Hirotaka Takeuchi and Ikujiro Nonaka later argued in "The Knowledge Creating Company" that it is a form of "organizational knowledge creation, especially good at bringing about innovation continuously, incrementally and spirally".
The authors described a new approach to commercial product development that would increase speed and flexibility, based on case studies from manufacturing firms in the automotive, photocopier and printer industries. They called this the holistic or rugby approach, as the whole process is performed by one cross-functional team across multiple overlapping phases, where the team "tries to go the distance as a unit, passing the ball back and forth".
In rugby football, a scrum refers to the manner of restarting the game after a minor infraction. In the early 1990s, Ken Schwaber used what would become Scrum at his company, Advanced Development Methods, and Jeff Sutherland, with John Scumniotales and Jeff McKenna, developed a similar approach at Easel Corporation, and were the first to refer to it using the single word Scrum.

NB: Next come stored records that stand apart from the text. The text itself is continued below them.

$ cat src/rtl/frotaegis_pkg.sv
// Shared types and helpers for the Frotaegis capture buffer.
// The optional drop counter is enabled with FROTAEGIS_DROP_CNT_EN.
package frotaegis_pkg;

  typedef enum logic {
    FILL = 1'b0,
    CALC = 1'b1
  } state_t;

  localparam int DROP_CNT_W = 16;

  function automatic int entry_width(input int ch_size, input int data_size);
    return ch_size + data_size;
  endfunction

  // Supports up to 32 channels; callers zero-extend their valid vector.
  function automatic logic [DROP_CNT_W-1:0] popcount(input logic [31:0] v);
    logic [DROP_CNT_W-1:0] n;
    n = '0;
    for (int i = 0; i < 32; i++) begin
      n = n + DROP_CNT_W'(v[i]);
    end
    return n;
  endfunction

endpackage

$ cat src/rtl/frotaegis_rr_arbiter.sv
// Combinational round-robin arbiter: grants the lowest-index request at or
// after ptr, wrapping at CH_NUM. ptr must be below CH_NUM.
module frotaegis_rr_arbiter
  import frotaegis_pkg::*;
#(
  parameter int CH_NUM  = 2,
  parameter int CH_SIZE = 1
) (
  input  logic [CH_NUM-1:0]  req,
  input  logic [CH_SIZE-1:0] ptr,
  output logic [CH_NUM-1:0]  grant,
  output logic [CH_SIZE-1:0] idx,
  output logic               any
);

  always_comb begin
    int c;
    logic [CH_SIZE-1:0] ci;
    c     = 0;
    ci    = '0;
    grant = '0;
    idx   = '0;
    any   = 1'b0;
    for (int k = 0; k < CH_NUM; k++) begin
      c = int'(ptr) + k;
      if (c >= CH_NUM) c = c - CH_NUM;
      ci = CH_SIZE'(c);
      if (!any && req[ci]) begin
        any       = 1'b1;
        grant[ci] = 1'b1;
        idx       = ci;
      end
    end
  end

endmodule

$ cat src/rtl/frotaegis_capture_buffer.sv
// Multi-channel capture buffer: round-robin merge into a circular history,
// freeze after DATA_NUM writes, oldest-first readout. Option: FROTAEGIS_DROP_CNT_EN.
module frotaegis_capture_buffer
  import frotaegis_pkg::*;
#(
  parameter int DATA_SIZE   = 4,
  parameter int CH_NUM      = 2,
  parameter int CH_SIZE     = 1,
  parameter int DATA_NUM    = 16,
  parameter int LENGTH      = 64,
  parameter int LENGTH_SIZE = 6
) (
  input  logic                          clk,
  input  logic                          rst,
  input  logic [CH_NUM-1:0]             valid,
  input  logic [CH_NUM*DATA_SIZE-1:0]   data,
  input  logic                          coll,
  output logic                          stop4calc,
  input  logic                          rd_en,
  output logic [CH_SIZE+DATA_SIZE-1:0]  rd_data,
  output logic                          rd_valid,
  input  logic                          calc_done,
  output logic [LENGTH_SIZE:0]          level
`ifdef FROTAEGIS_DROP_CNT_EN
  ,
  output logic [DROP_CNT_W-1:0]         drop_cnt
`endif
);

  localparam int ENTRY_W = entry_width(CH_SIZE, DATA_SIZE);
  localparam logic [LENGTH_SIZE:0] LEVEL_FULL = (LENGTH_SIZE + 1)'(LENGTH);
  localparam logic [LENGTH_SIZE:0] WIN_LAST   = (LENGTH_SIZE + 1)'(DATA_NUM);
  localparam logic [CH_SIZE-1:0]   CH_LAST    = CH_SIZE'(CH_NUM - 1);

  state_t                 state_reg, state_next;
  logic [LENGTH_SIZE:0]   win_cnt_reg, win_cnt_next;
  logic [LENGTH_SIZE:0]   level_reg;
  logic [LENGTH_SIZE-1:0] wr_ptr_reg, rd_ptr_reg;
  logic [CH_SIZE-1:0]     rr_ptr_reg;
  logic [ENTRY_W-1:0]     rd_data_reg;
  logic                   rd_valid_reg;

  logic [CH_NUM-1:0]      grant;
  logic [CH_SIZE-1:0]     grant_idx;
  logic                   grant_any;
  logic [DATA_SIZE-1:0]   masked [CH_NUM];
  logic [DATA_SIZE-1:0]   sample;
  logic                   wr_en, pop, full;

  logic [ENTRY_W-1:0]     mem [LENGTH];

  frotaegis_rr_arbiter #(
    .CH_NUM  (CH_NUM),
    .CH_SIZE (CH_SIZE)
  ) u_arbiter (
    .req   (valid),
    .ptr   (rr_ptr_reg),
    .grant (grant),
    .idx   (grant_idx),
    .any   (grant_any)
  );

  generate
    for (genvar gi = 0; gi < CH_NUM; gi++) begin : g_mask
      assign masked[gi] = data[gi*DATA_SIZE +: DATA_SIZE] & {DATA_SIZE{grant[gi]}};
    end
  endgenerate

  always_comb begin
    sample = '0;
    for (int i = 0; i < CH_NUM; i++) begin
      sample = sample | masked[i];
    end
  end

  assign full  = (level_reg == LEVEL_FULL);
  assign wr_en = (state_reg == FILL) && coll && grant_any;
  assign pop   = (state_reg == CALC) && rd_en && (level_reg != '0);

  always_comb begin
    state_next   = state_reg;
    win_cnt_next = win_cnt_reg;
    case (state_reg)
      FILL: begin
        if (wr_en) begin
          win_cnt_next = win_cnt_reg + 1'b1;
          if (win_cnt_next == WIN_LAST) state_next = CALC;
        end
      end
      CALC: begin
        if (calc_done) begin
          state_next   = FILL;
          win_cnt_next = '0;
        end
      end
      default: state_next = FILL;
    endcase
  end

  always_ff @(posedge clk or posedge rst) begin
    if (rst) begin
      state_reg    <= FILL;
      win_cnt_reg  <= '0;
      level_reg    <= '0;
      wr_ptr_reg   <= '0;
      rd_ptr_reg   <= '0;
      rr_ptr_reg   <= '0;
      rd_data_reg  <= '0;
      rd_valid_reg <= 1'b0;
    end else begin
      state_reg    <= state_next;
      win_cnt_reg  <= win_cnt_next;
      rd_valid_reg <= pop;
      if (wr_en) begin
        wr_ptr_reg <= wr_ptr_reg + 1'b1;
        rr_ptr_reg <= (grant_idx == CH_LAST) ? '0 : grant_idx + 1'b1;
        // A full buffer drops its oldest entry so the reader stays on the oldest survivor.
        if (full) rd_ptr_reg <= rd_ptr_reg + 1'b1;
      end
      if (pop) begin
        rd_data_reg <= mem[rd_ptr_reg];
        rd_ptr_reg  <= rd_ptr_reg + 1'b1;
      end
      if (wr_en && !full) level_reg <= level_reg + 1'b1;
      else if (pop)       level_reg <= level_reg - 1'b1;
    end
  end

  // Storage carries no reset so it maps onto block RAM.
  always_ff @(posedge clk) begin
    if (wr_en) mem[wr_ptr_reg] <= {grant_idx, sample};
  end

  assign stop4calc = (state_reg == CALC);
  assign rd_data   = rd_data_reg;
  assign rd_valid  = rd_valid_reg;
  assign level     = level_reg;

`ifdef FROTAEGIS_DROP_CNT_EN
  logic [DROP_CNT_W-1:0] drop_cnt_reg;
  logic [DROP_CNT_W-1:0] drops;
  logic [DROP_CNT_W:0]   drop_sum;

  always_comb begin
    drops = '0;
    if (coll) begin
      drops = popcount(32'(valid));
      if ((state_reg == FILL) && grant_any) drops = drops - 1'b1;
    end
  end

  assign drop_sum = {1'b0, drop_cnt_reg} + {1'b0, drops};

  always_ff @(posedge clk or posedge rst) begin
    if (rst) begin
      drop_cnt_reg <= '0;
    end else if ((state_reg == CALC) && calc_done) begin
      drop_cnt_reg <= '0;
    end else if (drop_sum[DROP_CNT_W]) begin
      drop_cnt_reg <= '1;
    end else begin
      drop_cnt_reg <= drop_sum[DROP_CNT_W-1:0];
    end
  end

  assign drop_cnt = drop_cnt_reg;
`endif

endmodule

$ cat config.mk
export PLATFORM = sky130hd
export DESIGN_NAME = frotaegis_capture_buffer
export DESIGN_NICKNAME = d
export VERILOG_FILES = /design/src/rtl/frotaegis_pkg.sv /design/src/rtl/frotaegis_rr_arbiter.sv /design/src/rtl/frotaegis_capture_buffer.sv
export SDC_FILE = /design/constraint.sdc
export NUM_CORES = 1
export LEC_CHECK = 0
export CORE_MARGIN = 5
export CORE_UTILIZATION = 62
export DETAILED_ROUTE_END_ITERATION = 12
export PLACE_DENSITY_LB_ADDON = 0.2
export SLEW_MARGIN = 10
export SYNTH_ARGS = -nofsm -noshare
export SYNTH_HDL_FRONTEND = slang
export SYNTH_HIERARCHICAL = 1
export SYNTH_SLANG_ARGS = --single-unit
$ cat constraint.sdc
create_clock -name clk -period 4.4 [get_ports clk]
set_clock_uncertainty 0.1 [all_clocks]
set_input_delay 0.88 -clock clk [delete_from_list [all_inputs] [get_ports clk]]
set_output_delay 0.88 -clock clk [all_outputs]
set_load 0.01 [all_outputs]
======== Yosys cells after proc, flatten, opt, wreduce, memory -nomap -nowiden ========
Memory sizes are Yosys's and may differ from the RTL's. A register that Yosys moved wholly into a read port is not among the register bits.
Index checks and enable logic that the tools add are counted.
word-level totals
  input port bits ......................... 15
  memory bits (read-only) ................. 0
  memories ................................ 1
  word-level logic and storage cells ...... 79
  bits in latches ......................... 0
  output and inout port bits .............. 14
  bits in writable memories ............... 320
  bits in registers ....................... 29
memories
  memory  depth  width  read ports  clocked after memory_dff  write ports  RTL line                        RTL
  mem     64     5      1           1                         1            frotaegis_capture_buffer.sv:50  logic [ENTRY_W-1:0] mem [LENGTH];
cells by class
  shift-type cells ........................ 0
  add/sub/neg operators ................... 9
  equal/unequal tests ..................... 4
  multiply operators ...................... 0
  bitwise gates (word level) .............. 5
  magnitude comparators ................... 6
  muxes and demuxes ....................... 31
  div/mod/pow operators ................... 0
  reductions and logical operators ........ 16
operators with widths
  operator             number
  $mux 7               4
  $mux 1               18
  $mux 6               3
  $add 7x1->7 const B  2
  $pmux 7 s2           1
  $add 6x1->6 const B  2
  $and 4x4->4          2
  $logic_and 1x1->1    8
  $eq 7x5->1 const B   1
  $eq 7x7->1 const B   1
  $reduce_bool 7->1    1
  $sub 7x1->7 const B  1
  $reduce_bool 2->1    3
  $lt 1x2->1 const B   2
  $mux 2               2
  $ne 2x2->1 const B   2
  $or 4x4->4           1
  $reduce_and 2->1     2
  $add 1x1->2 const B  1
  $demux 1 s1          2
  $ge 1x1->1 const B   2
  $ge 1x2->1 const B   1
  $ge 2x2->1 const B   1
  $logic_not 1->1      2
  other kinds (5)      6

======== Logic depth before layout (Yosys ltp) ========
  word-level depth ........................ 11
  gate-level depth with buffers ........... 11

======== Cells and area by module ========
The synthesis kept the hierarchy.
modules (own cells, without submodules)
  module                    cells an instance  times used  seq. area each (sq um)  area each (sq um)
  frotaegis_capture_buffer  827                1           10460.0                 14367.5
  frotaegis_rr_arbiter      5                  1           0.0                     32.5

======== Worst setup path before layout ========
OpenSTA, ideal clock, no wires.
  path type ............................... input port to flip-flop
  start ................................... input valid[1]
  end ..................................... memory mem[0][4] in the netlist's numbering, data pin
  slack ................................... 0.019 ns
  setup time .............................. 0.733 ns
  arrival time ............................ 3.548 ns
  stages on the path ...................... 1
  data required time ...................... 3.567 ns
  cell sequence ........................... a21boi_0
on the way
  longest elaborated chain between the ends .. 6
ends and longest elaborated chain
  element                                    RTL line                        RTL
  from (decl)                                frotaegis_capture_buffer.sv:15  input logic [CH_NUM-1:0] valid,
  $mux 1 (not written as such) (2 in a row)  frotaegis_rr_arbiter.sv:28      if (!any && req[ci]) begin
  $mux 1                                     frotaegis_rr_arbiter.sv:28
  $logic_not 1->1                            frotaegis_rr_arbiter.sv:28
  $logic_and 1x1->1                          frotaegis_rr_arbiter.sv:28
  $mux 1 *                                   frotaegis_rr_arbiter.sv:28
  to (decl)                                  frotaegis_capture_buffer.sv:50
Every way passes the cells marked *; elsewhere a longest branch is shown, timed or not. The select of a mux whose other input is x is not followed.

======== Final worst setup path ========
  start ................................... register level_reg[2] (netlist: level[2])
  end ..................................... register level_reg[6] (netlist: level[6])
on the way
  longest elaborated chain between the ends .. 4
ends and longest elaborated chain
  element                                              RTL line                         RTL
  from (decl)                                          frotaegis_capture_buffer.sv:37   logic [LENGTH_SIZE:0] level_reg;
  from (signal assigned)                               frotaegis_capture_buffer.sv:124  if (wr_en && !full) level_reg <= level_reg + 1'b1;
  from (signal assigned)                               frotaegis_capture_buffer.sv:125  else if (pop) level_reg <= level_reg - 1'b1;
  branches (longest 4 deep; another with $sub 7x1->7)  -
Several ways; the timed one is not identified. The select of a mux whose other input is x is not followed.
A chain may end at the register's enable or synchronous reset.

==> run summary <==
first-pass GRT wire length: 47.6 mm
CTS max path bufs: 3
Filler cells: 1,417
critical path type: flop to flop
MaxCap Viol Count: 0
syn avg cell area: 17.3 sq um
flip-flop count of the largest register after layout: 320
CTS tree: done
relative slew slack: 0.353
Syn-to-layout area delta: 11.8%
Post-Syn Instances: 832
P_leak: 5.40 nW
RD Place Congestion: 0.938
Worst Slack Setup Final: 1220 ps
Setup crit start kind: flop
RSZ-0062 raised after global routing: false
Worst VDD drop: 0.384 mV
Initial Util: 0.632
wire per inst: 25.5 microns
final hold vios: 0
Post-route DRC: 0
largest net degree at the start of global routing: 65
final net count: 895
sw frac: 0.291
PostCTS Resize Cnt: 0
syn nets: 857
Mapped Area: 14,400 sq um
total setup buffers inserted after CTS: 0
yosys warns: 6
pre-CTS WS: 779 ps
final setup TNS: 0 ps
Post-Synth XOR/XNOR Area: 0.0109
switching power: 2.66 mW
Clock Sink Count: 354
#FFs+latches synth: 354
CP required: 4730 ps
post-route ant nets: 0
Seq pwr share: 0.462
vias in the first global route: 7,920
vias per std cell: 6.44
P_int: 6.46 mW
CTS root buffer: clkbuf_16
min Tclk post-route: 3180 ps
Synth Area in Compound Gates: 0.0600
Final setup viols: 0
PD cells: 567 nW/um^2
total global-route track usage: 0.240
num ports: 29
Adder-Cell Fraction of Synth Area: 0.00921
CTS buffer count: 35
mux contribution to synthesized area: 0.127
initial antenna violation count: 0
Primary FF master, synth: edfxtp_1
clock power share: 0.302
Hold Path Class: flop to flop
fraction of registers with async set/reset: 0.0960
ant diodes: 0
drt first pass iters: 5
number of synthesized flops with an enable pin: 320
Tcrit/Tclk final: 0.724
largest family of logic cells by synthesized area: multiplexers
grt ovf: 0
Rows: 55
maximum net fanout on the critical path: 7
Post-Route WL: 30.8 mm
crit path DAT: 3510 ps
hold_buf cts: 0
Slew @ Worst Pin: 971 ps
Crit. End Element: flop
clock-pin slew on the worst setup and hold paths: 60 ps
Netlist cell types: 60
cell area after placement: 15,000 sq um
clock latency at the later pin of the worst-skew pair: 510 ps
core area: 22,800 sq um
design area: 16,100 sq um
run status: finished, final reports clean
layout cell share with drive strength beyond 1: 0.152
die height: 162 microns
Die Width: 162 microns
Comb pwr share: 0.235
Achievable Freq: 314 MHz
Vias: 7,769
Simple-Gate Fraction of Synth Area: 0.0485
full die area: 26,400 sq um
Slew Limit Fails: 0
Detailed Route Iter0 Violations: 896
register area share after synthesis: 0.726
Detailed Place HPWL: 19.2 mm
Port Buf Inserts: 28
H-Tree Depth: 2
==> path summary, 6_finish.rpt <==
path / startpoint / to / slack, ps / depth (start not counted)
hold reg to reg: rr_ptr_reg / rr_ptr_reg / 420 / 2
setup reg to reg: level[2] / level[6] / 1220 / 10
max in group asynchronous: rst / rd_ptr_reg[1] / 2670 / 3
min in group asynchronous: rst / level[3] / 800 / 2
hold / removal: rr_ptr_reg / rr_ptr_reg / 420 / 2
setup / recovery: level[2] / level[6] / 1220 / 10
==> cells in the mapped netlist (all sizes together), types with 2 or more instances <==
| cell | instances | area (sq um) |
|---|---|---|
| nor2b | 6 | 37.5 |
| a21boi | 3 | 22.5 |
| nand2 | 37 | 141 |
| a221oi | 12 | 105 |
| mux4 | 49 | 1100 |
| a31oi | 2 | 12.5 |
| o211ai | 8 | 60.1 |
| xor2 | 4 | 35.0 |
| and3 | 3 | 23.8 |
| a32oi | 4 | 35.0 |
| nand3b | 4 | 30.0 |
| a21o | 2 | 15.0 |
| o221ai | 13 | 114 |
| a22oi | 6 | 45.0 |
| xnor2 | 14 | 123 |
| nand4 | 4 | 25.0 |
| ha | 9 | 113 |
| mux2 | 4 | 48.8 |
| a21oi | 25 | 136 |
| a22o | 5 | 43.8 |
| nor2 | 80 | 300 |
| clkbuf | 22 | 82.6 |
| o21ai | 29 | 156 |
| buf | 21 | 136 |
| nand3 | 11 | 60.1 |
| inv | 9 | 36.3 |
| or2 | 3 | 18.8 |
| and2 | 2 | 12.5 |
| or3 | 2 | 17.5 |
| dfrtp | 34 | 851 |
| a211oi | 2 | 15.0 |
| mux2i | 68 | 681 |
| o21bai | 2 | 15.0 |
| edfxtp | 320 | 9610 |
==> layout by cell type, fill, tap and decap left out, types with 6 or more instances in the layout <==
| master | count |
|---|---|
| edfxtp_1 | 320 |
| nor2_1 | 80 |
| mux2i_1 | 68 |
| mux4_2 | 49 |
| nand2_1 | 36 |
| clkbuf_16 | 35 |
| dfrtp_1 | 32 |
| o21ai_0 | 28 |
| clkdlybuf4s50_1 | 28 |
| a21oi_1 | 24 |
| xnor2_1 | 14 |
| o221ai_1 | 13 |
| a221oi_1 | 12 |
| buf_4 | 12 |
| nand3_1 | 10 |
| ha_1 | 9 |
| clkbuf_1 | 9 |
| o211ai_1 | 8 |
| inv_1 | 7 |
| nor2b_1 | 6 |
| a22oi_1 | 6 |
| clkinv_1 | 6 |
==> per-stage QoR <==
stage	power, mW	hold slack, ps	instances	util
global route	9.50	429	1207	0.707
global placement	6.35	377	1146	0.660
detailed placement	6.42	395	1146	0.660
finish	9.12	418	1207	0.707
floorplan	5.78	364	832	-
CTS	9.16	417	1207	0.707
==> power by group through the flow <==
| stage | clock, mW | combinational [mW] | sequential (mW) |
|---|---|---|---|
| final | 2.76 | 2.15 | 4.22 |
| after global routing | 2.95 | 2.30 | 4.25 |
| after CTS | 2.79 | 2.15 | 4.22 |
| after detailed placement | 0 | 2.14 | 4.28 |
| after global placement | 0 | 2.08 | 4.27 |
| after floorplan | 0 | 1.72 | 4.06 |
==> critical path, stage by stage (launching register included) <==
cell,delay [ps]
dfrtp_1,430
or4_4,590
or3_4,390
nand2_1,250
ha_1,330
a21o_1,190
a21oi_1,200
o21bai_1,80
a21oi_1,180
mux2i_1,230
xnor2_1,140
==> cell type report <==
class                   count  area, sq um  area share
inverters                   9         36.3     0.00225
flip-flops and latches    354        10500       0.650
repair buffers             44          450      0.0280
clock inverters            14          101     0.00630
well taps                 313          392      0.0243
clock buffers              47          951      0.0591
multi-input cells         426         3700       0.230
==> layer usage <==
layer  global-route usage  routed length, microns  up-vias
li1                     -                       -     3377
met1                0.353                   12500     3934
met2                0.373                   14700      396
met3               0.0468                    2730       62
met4               0.0719                     919        0
met5                    0                       0        -
==> cells by family (layout without fill, tap and decap cells) <==
kind of cell	after synthesis	after routing
AO/OA/AOI/OAI	121	121
adder cells (fa/ha/maj)	10	10
multiplexers	121	121
flip-flops	354	354
buffers and inverters	52	114
AND/OR/NAND/NOR	156	156
XOR/XNOR	18	18
Note: power is estimated with default switching activity, not from simulation.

In 1995, Sutherland and Schwaber jointly presented a paper describing the Scrum methodology at the Business Object Design and Implementation Workshop held as part of Object-Oriented Programming, Systems, Languages & Applications '95 (OOPSLA '95) in Austin, Texas, its first public presentation. Schwaber and Sutherland collaborated during the following years to merge the above writings, their experiences, and industry best practices into what is now known as Scrum.
In 2001, Schwaber worked with Mike Beedle to describe the method in the book Agile Software Development with Scrum.
Its approach to planning and managing projects is by bringing decision-making authority to the level of operation properties and certainties.
Although the word is not an acronym, some companies implementing the process have been known to spell it with capital letters as SCRUM. This may be due to one of Ken Schwaber's early papers, which capitalized SCRUM in the title.
According to the 7th Annual State of Agile Development Survey, scrum or variants of scrum are still the most popular agile methodologies used. Out of the 4,048 software professionals that responded, 72% are practicing scrum or some kind of hybrid.